▶ _Exercise prompt_:
In the records that follow, the lines from the one containing "export CORE_MARGIN = 1" to the one containing "set_input_delay 1.2675 -clock", inclusive, are to be given again exactly.

Saved data entries:
·····

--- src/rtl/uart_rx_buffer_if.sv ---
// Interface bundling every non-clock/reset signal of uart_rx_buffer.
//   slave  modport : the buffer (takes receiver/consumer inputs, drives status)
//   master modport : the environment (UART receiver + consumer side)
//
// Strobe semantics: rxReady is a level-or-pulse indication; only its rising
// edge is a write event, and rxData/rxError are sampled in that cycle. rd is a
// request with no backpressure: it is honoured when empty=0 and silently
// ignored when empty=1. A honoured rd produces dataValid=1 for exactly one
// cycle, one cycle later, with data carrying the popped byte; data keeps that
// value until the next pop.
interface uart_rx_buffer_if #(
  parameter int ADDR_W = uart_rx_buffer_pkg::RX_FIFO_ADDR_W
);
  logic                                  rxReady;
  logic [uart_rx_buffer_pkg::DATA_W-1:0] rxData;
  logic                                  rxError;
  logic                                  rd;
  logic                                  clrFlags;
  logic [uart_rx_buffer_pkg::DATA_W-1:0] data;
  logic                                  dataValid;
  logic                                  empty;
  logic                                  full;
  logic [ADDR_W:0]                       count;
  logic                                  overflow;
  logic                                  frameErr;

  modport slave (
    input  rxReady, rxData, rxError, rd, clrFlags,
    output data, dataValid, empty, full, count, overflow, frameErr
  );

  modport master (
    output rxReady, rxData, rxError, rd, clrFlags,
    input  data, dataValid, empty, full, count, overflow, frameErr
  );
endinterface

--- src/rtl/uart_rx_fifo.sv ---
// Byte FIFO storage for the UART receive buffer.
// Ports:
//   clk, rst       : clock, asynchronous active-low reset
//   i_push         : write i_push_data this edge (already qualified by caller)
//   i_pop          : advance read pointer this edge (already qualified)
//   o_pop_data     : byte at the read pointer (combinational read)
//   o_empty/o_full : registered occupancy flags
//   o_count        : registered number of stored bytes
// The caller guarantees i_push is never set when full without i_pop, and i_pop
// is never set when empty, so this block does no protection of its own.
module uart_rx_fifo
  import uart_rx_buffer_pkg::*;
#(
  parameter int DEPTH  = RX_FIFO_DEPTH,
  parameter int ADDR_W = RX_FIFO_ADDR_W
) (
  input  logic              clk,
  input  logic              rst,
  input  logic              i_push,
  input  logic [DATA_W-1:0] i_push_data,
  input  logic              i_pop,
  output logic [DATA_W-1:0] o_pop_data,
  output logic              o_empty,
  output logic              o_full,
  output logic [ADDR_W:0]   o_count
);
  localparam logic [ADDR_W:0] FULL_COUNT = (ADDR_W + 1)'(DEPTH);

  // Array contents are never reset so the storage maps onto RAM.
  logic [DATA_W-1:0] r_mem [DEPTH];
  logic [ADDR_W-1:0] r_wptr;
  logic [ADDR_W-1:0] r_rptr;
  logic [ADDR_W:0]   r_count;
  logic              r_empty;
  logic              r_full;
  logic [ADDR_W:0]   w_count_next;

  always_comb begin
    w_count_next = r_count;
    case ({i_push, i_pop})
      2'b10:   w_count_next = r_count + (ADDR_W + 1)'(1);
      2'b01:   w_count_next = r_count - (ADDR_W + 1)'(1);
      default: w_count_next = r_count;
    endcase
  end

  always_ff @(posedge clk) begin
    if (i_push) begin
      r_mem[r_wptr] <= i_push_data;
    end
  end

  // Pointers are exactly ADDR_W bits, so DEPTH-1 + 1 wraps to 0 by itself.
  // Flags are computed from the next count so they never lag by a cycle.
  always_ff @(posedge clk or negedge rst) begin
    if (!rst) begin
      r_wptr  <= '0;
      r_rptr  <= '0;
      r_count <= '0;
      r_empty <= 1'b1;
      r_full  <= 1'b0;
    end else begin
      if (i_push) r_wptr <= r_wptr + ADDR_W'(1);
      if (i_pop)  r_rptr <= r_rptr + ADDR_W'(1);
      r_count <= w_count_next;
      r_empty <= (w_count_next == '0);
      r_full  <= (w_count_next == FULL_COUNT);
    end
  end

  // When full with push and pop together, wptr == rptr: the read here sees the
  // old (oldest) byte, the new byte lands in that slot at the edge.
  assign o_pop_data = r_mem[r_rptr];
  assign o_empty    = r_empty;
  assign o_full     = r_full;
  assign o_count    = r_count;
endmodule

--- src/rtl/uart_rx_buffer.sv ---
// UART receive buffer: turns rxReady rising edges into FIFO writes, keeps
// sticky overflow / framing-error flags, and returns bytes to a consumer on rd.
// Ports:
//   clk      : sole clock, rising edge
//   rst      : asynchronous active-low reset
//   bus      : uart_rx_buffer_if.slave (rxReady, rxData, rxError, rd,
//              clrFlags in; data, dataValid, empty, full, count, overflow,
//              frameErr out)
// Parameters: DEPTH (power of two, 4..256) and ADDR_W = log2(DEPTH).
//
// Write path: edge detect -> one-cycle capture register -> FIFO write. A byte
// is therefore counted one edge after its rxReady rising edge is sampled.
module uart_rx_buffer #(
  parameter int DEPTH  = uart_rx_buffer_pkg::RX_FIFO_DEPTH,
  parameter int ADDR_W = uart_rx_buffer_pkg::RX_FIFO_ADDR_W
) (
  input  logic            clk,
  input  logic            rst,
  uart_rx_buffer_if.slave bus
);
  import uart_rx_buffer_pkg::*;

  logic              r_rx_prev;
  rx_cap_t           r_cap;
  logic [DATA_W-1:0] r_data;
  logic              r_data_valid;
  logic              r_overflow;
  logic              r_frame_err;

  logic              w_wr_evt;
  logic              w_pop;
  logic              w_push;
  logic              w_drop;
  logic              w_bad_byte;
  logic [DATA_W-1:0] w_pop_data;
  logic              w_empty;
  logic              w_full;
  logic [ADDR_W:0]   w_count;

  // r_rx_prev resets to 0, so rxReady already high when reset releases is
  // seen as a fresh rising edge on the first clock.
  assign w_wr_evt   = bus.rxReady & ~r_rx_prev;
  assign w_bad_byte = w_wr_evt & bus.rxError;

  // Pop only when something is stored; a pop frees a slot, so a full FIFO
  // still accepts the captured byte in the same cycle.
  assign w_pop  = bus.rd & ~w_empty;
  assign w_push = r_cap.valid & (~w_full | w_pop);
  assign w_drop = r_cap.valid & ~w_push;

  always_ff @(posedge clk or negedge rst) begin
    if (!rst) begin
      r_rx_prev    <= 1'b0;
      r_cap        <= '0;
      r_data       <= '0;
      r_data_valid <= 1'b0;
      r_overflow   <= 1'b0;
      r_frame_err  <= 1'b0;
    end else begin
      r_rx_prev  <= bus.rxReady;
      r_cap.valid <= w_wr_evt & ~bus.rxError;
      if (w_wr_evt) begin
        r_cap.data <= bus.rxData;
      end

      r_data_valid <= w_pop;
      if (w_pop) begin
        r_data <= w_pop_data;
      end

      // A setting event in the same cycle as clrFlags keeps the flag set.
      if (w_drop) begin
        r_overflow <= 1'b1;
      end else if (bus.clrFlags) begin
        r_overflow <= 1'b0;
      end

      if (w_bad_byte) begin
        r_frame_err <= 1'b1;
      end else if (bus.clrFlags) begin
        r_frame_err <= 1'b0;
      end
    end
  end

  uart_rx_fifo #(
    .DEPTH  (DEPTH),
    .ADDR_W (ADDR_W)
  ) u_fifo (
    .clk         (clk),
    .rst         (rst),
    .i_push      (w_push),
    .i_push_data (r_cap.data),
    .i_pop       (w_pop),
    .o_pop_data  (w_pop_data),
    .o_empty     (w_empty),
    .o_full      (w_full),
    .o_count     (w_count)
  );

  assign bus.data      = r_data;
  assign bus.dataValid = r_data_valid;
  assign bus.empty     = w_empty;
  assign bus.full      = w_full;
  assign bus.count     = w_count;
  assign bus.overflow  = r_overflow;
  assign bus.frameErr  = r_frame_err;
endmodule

·····

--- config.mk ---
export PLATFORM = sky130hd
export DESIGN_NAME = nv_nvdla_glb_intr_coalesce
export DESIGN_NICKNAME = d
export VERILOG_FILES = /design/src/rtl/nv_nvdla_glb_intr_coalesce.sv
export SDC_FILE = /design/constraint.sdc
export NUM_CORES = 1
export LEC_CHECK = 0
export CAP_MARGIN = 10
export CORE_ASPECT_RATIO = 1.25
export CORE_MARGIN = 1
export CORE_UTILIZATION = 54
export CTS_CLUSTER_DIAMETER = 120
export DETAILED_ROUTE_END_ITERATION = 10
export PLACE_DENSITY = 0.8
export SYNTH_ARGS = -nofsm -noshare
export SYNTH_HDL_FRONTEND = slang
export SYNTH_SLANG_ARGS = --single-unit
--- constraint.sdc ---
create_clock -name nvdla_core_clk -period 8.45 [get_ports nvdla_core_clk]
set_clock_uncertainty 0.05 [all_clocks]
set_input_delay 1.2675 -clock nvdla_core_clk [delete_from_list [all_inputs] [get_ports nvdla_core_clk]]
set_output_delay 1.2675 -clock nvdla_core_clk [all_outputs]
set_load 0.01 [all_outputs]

·····

▶ _Expected answer_:
export CORE_MARGIN = 1
export CORE_UTILIZATION = 54
export CTS_CLUSTER_DIAMETER = 120
export DETAILED_ROUTE_END_ITERATION = 10
export PLACE_DENSITY = 0.8
export SYNTH_ARGS = -nofsm -noshare
export SYNTH_HDL_FRONTEND = slang
export SYNTH_SLANG_ARGS = --single-unit
--- constraint.sdc ---
create_clock -name nvdla_core_clk -period 8.45 [get_ports nvdla_core_clk]
set_clock_uncertainty 0.05 [all_clocks]
set_input_delay 1.2675 -clock nvdla_core_clk [delete_from_list [all_inputs] [get_ports nvdla_core_clk]]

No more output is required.